Problem to work on: Search the records for lines with the word "switching" and copy each match.
-------- Available records --------
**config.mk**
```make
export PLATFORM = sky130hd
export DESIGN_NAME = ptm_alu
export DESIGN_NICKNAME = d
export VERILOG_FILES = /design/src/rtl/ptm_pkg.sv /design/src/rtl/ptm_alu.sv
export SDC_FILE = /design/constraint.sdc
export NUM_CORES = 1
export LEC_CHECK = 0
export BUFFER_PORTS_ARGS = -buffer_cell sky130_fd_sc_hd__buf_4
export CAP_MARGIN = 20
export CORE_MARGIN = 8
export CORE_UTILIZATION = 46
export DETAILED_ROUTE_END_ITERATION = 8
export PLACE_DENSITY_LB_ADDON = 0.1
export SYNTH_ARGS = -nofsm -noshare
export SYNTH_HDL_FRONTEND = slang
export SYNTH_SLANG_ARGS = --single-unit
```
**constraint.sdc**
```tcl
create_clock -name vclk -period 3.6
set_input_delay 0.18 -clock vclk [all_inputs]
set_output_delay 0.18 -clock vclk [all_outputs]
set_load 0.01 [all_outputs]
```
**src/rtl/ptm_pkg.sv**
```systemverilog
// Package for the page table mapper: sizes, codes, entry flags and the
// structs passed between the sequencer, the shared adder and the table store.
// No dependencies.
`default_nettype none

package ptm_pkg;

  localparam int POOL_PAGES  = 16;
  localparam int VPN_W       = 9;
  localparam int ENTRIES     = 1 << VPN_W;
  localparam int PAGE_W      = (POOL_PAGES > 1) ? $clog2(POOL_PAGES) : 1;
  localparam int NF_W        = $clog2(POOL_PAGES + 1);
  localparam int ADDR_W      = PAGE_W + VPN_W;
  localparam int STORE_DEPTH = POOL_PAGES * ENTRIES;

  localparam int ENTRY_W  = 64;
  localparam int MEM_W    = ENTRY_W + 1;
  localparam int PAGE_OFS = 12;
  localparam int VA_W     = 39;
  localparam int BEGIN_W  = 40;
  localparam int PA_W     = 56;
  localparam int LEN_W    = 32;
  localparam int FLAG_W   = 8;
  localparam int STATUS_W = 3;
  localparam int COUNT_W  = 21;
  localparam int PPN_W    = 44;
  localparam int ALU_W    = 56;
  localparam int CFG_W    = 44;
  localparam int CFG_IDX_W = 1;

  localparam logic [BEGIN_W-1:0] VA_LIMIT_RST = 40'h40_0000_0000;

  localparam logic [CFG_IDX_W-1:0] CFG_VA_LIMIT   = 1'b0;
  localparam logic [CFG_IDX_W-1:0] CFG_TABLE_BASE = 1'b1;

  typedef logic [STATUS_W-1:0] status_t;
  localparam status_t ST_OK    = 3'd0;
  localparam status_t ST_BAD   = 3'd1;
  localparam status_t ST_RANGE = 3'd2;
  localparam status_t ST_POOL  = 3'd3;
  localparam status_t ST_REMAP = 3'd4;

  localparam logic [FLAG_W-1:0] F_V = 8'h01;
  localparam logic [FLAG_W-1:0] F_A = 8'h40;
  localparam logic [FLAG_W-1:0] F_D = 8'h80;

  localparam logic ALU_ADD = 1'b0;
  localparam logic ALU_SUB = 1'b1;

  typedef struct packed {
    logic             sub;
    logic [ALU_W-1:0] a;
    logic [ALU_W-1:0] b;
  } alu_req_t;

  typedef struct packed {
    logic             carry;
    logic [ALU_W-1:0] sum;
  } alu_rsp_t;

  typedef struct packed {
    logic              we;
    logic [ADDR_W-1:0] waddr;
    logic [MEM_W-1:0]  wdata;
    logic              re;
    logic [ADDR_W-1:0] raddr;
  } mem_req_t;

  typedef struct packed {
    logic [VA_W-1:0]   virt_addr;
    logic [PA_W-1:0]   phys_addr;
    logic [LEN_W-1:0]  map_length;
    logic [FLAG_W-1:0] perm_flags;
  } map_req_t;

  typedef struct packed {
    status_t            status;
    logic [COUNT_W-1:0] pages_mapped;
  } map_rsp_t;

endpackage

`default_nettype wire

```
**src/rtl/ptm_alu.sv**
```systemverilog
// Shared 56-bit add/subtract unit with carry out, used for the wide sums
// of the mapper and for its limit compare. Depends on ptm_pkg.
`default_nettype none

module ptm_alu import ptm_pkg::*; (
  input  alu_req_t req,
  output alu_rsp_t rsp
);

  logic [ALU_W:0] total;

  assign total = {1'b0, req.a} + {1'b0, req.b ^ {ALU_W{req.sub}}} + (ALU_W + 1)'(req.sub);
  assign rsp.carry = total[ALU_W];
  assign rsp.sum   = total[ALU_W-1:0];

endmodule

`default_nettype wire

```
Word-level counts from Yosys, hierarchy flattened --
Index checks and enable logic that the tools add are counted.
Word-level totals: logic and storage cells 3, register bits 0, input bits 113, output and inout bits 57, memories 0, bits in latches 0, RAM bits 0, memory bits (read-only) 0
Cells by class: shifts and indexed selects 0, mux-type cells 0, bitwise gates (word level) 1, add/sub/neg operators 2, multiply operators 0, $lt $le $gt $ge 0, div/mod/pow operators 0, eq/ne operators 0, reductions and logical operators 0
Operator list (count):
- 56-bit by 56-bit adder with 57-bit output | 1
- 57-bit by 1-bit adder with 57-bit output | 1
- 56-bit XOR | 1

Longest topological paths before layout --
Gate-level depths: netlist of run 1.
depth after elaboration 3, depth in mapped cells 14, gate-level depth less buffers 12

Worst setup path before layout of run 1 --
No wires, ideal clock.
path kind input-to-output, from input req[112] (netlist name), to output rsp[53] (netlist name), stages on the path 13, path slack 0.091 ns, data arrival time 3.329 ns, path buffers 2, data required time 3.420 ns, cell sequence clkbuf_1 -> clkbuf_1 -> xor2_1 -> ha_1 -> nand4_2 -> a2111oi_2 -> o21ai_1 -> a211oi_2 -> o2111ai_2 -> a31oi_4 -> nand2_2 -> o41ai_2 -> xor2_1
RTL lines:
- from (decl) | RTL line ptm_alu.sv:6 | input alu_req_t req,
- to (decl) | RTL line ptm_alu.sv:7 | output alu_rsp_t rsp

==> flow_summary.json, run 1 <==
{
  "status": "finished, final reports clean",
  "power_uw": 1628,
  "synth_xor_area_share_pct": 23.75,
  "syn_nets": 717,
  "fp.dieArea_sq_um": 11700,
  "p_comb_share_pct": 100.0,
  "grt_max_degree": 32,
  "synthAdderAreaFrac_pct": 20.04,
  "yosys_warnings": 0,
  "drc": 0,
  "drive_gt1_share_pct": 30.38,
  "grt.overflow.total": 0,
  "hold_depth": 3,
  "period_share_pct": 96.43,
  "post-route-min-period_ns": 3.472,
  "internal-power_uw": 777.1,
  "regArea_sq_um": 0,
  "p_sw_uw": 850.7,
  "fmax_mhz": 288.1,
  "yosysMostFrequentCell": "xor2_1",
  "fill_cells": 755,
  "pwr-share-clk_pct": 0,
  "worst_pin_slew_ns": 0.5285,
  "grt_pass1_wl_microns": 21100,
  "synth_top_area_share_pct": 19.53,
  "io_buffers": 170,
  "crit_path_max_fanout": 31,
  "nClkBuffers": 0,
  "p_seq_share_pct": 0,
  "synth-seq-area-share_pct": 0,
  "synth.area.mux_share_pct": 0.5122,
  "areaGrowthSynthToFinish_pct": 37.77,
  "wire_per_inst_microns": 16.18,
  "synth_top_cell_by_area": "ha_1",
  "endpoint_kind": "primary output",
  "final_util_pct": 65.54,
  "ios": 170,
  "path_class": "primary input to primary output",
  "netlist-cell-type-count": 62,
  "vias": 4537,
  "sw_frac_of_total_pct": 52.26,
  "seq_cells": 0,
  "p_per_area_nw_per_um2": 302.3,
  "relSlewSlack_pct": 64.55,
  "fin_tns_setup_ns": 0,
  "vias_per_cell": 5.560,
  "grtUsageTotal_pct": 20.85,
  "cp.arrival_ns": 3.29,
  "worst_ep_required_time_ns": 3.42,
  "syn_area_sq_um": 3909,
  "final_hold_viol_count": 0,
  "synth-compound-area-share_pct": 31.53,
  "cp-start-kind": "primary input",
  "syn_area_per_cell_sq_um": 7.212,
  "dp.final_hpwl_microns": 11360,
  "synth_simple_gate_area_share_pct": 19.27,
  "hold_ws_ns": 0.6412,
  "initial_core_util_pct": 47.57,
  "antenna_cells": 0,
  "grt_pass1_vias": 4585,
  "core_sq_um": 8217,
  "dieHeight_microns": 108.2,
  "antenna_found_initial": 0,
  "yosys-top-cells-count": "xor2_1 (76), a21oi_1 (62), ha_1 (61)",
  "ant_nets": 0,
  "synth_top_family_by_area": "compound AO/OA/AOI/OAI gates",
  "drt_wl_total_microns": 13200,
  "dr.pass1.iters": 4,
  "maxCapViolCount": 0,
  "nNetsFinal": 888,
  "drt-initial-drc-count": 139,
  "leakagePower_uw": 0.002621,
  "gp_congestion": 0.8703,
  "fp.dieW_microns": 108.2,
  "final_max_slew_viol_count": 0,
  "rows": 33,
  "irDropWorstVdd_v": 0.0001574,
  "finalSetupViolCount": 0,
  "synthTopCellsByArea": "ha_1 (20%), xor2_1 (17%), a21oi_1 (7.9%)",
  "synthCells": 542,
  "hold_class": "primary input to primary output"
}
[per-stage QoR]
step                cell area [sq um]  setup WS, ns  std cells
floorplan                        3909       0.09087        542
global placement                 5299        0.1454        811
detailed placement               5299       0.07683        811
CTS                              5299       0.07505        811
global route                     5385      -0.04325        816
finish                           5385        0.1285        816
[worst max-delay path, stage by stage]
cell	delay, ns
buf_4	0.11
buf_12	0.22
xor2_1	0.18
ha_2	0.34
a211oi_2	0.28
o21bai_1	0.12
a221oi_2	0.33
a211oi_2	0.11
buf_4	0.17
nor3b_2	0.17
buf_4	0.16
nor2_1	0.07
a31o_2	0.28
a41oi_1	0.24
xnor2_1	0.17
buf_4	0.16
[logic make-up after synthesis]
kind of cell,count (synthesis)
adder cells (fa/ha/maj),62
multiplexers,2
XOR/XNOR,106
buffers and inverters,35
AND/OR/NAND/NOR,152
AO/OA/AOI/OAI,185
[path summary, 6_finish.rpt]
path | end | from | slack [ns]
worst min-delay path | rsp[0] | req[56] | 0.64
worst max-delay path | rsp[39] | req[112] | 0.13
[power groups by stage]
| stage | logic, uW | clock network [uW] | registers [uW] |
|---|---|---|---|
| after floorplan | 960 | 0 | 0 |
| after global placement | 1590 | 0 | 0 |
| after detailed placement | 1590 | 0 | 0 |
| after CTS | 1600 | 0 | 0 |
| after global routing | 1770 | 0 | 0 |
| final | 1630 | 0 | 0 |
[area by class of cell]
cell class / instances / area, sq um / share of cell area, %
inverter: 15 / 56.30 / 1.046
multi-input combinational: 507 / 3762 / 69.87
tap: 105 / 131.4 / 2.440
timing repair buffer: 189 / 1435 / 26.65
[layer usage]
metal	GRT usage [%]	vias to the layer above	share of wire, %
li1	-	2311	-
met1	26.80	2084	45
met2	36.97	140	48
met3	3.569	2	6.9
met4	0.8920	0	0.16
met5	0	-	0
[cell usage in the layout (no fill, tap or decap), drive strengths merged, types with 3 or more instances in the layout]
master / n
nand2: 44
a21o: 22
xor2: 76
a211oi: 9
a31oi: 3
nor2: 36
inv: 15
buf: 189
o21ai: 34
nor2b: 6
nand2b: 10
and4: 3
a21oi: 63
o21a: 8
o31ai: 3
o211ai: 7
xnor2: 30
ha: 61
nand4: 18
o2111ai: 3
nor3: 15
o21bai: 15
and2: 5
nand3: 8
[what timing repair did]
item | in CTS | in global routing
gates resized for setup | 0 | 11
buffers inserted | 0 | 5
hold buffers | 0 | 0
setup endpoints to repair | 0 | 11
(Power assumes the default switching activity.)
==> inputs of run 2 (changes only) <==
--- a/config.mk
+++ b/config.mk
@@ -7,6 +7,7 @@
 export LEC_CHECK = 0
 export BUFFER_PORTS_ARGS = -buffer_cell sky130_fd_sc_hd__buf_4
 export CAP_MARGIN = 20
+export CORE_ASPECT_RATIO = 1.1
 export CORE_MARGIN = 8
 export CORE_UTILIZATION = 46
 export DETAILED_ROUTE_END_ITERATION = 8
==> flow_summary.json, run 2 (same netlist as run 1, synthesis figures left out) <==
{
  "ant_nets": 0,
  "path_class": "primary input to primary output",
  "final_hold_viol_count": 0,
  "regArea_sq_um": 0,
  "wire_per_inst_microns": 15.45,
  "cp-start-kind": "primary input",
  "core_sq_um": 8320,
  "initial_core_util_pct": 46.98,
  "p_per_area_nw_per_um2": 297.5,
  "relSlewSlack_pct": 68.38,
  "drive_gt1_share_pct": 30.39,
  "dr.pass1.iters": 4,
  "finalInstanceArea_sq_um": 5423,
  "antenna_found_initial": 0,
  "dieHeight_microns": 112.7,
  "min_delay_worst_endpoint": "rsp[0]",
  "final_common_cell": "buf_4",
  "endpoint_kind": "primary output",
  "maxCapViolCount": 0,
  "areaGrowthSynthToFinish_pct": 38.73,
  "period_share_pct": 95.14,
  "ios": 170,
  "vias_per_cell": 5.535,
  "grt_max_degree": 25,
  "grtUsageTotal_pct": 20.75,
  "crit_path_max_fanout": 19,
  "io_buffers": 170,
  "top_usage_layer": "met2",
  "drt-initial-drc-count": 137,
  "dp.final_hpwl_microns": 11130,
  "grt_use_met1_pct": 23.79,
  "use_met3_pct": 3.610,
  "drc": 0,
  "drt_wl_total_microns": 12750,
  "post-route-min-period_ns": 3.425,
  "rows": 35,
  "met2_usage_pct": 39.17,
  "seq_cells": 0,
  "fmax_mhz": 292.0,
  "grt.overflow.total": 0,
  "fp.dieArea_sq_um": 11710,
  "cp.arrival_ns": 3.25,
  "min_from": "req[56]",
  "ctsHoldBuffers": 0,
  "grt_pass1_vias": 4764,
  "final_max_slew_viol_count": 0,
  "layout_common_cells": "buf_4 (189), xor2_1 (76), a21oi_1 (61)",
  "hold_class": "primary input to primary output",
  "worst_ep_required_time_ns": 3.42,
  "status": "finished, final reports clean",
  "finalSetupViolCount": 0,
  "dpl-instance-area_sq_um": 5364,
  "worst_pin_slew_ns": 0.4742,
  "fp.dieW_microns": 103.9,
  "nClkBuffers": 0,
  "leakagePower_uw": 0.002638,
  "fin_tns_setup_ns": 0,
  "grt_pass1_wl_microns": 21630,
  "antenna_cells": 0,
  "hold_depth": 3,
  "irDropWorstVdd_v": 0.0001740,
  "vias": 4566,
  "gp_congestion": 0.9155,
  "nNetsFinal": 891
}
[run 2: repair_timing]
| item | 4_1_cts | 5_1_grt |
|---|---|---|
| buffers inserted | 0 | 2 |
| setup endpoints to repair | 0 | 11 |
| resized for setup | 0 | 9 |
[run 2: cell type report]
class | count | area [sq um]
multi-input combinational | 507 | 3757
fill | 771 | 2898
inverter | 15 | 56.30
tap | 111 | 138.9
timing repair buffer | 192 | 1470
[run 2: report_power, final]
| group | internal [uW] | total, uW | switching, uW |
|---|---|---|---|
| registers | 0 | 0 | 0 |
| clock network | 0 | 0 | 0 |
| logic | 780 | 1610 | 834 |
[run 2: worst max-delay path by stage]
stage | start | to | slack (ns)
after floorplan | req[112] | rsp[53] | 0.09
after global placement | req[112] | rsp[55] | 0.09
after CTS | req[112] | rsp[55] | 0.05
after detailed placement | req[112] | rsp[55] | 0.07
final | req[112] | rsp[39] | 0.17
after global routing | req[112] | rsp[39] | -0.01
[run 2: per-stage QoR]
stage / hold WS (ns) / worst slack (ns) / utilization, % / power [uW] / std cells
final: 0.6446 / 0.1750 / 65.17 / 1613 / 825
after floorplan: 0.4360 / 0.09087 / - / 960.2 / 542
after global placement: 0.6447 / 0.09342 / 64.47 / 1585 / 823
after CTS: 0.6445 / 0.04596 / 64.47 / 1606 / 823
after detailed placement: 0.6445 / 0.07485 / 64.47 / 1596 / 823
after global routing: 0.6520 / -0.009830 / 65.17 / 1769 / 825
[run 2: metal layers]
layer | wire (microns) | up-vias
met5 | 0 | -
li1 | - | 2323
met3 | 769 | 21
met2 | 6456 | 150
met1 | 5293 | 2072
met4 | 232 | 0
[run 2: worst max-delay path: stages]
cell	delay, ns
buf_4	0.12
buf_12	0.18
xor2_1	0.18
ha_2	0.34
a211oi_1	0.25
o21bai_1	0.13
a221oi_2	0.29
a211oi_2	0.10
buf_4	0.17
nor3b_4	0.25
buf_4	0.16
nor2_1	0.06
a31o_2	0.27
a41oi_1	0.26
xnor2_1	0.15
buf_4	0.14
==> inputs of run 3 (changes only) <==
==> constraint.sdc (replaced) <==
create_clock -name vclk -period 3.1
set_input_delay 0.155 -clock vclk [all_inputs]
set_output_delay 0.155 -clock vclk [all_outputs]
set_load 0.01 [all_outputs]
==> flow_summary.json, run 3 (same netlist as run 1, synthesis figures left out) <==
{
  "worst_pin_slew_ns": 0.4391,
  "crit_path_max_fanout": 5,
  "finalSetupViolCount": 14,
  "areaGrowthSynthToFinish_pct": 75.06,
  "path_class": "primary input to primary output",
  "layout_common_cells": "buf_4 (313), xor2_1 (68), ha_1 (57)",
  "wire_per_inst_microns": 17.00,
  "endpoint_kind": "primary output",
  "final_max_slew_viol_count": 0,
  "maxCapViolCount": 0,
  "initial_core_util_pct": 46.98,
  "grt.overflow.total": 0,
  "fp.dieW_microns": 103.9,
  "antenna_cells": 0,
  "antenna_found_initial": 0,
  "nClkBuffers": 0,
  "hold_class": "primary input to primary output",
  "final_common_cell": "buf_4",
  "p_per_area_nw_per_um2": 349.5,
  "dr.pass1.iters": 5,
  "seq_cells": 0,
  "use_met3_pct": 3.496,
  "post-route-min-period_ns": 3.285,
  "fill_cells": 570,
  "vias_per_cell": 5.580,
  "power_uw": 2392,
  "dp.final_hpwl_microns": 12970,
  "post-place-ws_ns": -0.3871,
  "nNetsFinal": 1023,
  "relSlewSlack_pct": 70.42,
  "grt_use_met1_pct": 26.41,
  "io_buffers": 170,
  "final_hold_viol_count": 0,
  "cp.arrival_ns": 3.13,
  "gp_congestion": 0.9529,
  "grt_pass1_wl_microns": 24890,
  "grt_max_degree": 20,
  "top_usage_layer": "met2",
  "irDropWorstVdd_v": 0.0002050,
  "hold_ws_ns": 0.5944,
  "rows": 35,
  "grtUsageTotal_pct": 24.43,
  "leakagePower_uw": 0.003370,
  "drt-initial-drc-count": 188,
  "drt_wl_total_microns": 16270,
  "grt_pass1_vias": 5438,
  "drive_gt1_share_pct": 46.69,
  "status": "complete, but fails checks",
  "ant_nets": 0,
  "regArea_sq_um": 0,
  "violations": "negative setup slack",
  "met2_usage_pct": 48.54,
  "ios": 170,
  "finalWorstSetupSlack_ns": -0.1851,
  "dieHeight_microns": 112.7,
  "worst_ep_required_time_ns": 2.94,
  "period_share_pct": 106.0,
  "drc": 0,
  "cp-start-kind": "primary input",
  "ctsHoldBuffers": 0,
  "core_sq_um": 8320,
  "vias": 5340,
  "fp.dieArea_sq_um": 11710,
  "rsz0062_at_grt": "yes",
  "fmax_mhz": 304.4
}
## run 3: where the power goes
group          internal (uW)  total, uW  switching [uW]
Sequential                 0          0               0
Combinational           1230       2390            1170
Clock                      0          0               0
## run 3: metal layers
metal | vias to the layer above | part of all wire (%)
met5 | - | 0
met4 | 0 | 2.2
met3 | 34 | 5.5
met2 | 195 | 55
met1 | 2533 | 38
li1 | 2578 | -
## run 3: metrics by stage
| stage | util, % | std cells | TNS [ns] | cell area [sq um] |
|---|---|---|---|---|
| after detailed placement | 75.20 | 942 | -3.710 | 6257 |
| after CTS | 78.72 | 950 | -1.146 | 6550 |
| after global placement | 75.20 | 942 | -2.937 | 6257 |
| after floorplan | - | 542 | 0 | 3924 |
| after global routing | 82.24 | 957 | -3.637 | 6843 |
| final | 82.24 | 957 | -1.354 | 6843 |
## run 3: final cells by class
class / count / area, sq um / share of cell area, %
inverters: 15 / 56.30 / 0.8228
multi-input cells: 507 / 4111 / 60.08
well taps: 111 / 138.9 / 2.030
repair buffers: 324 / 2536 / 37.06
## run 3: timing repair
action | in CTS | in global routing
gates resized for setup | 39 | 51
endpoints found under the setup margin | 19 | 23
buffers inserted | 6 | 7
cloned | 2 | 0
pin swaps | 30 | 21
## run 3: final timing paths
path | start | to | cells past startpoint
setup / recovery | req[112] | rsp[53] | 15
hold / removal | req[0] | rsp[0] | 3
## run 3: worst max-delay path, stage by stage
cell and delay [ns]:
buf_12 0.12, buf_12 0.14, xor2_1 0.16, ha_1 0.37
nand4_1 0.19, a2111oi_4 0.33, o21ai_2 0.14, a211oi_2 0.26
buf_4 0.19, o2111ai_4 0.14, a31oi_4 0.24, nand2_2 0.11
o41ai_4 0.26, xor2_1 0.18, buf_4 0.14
--------
Answer below:
(Power assumes the default switching activity.)
| group | internal [uW] | total, uW | switching, uW |
group          internal (uW)  total, uW  switching [uW]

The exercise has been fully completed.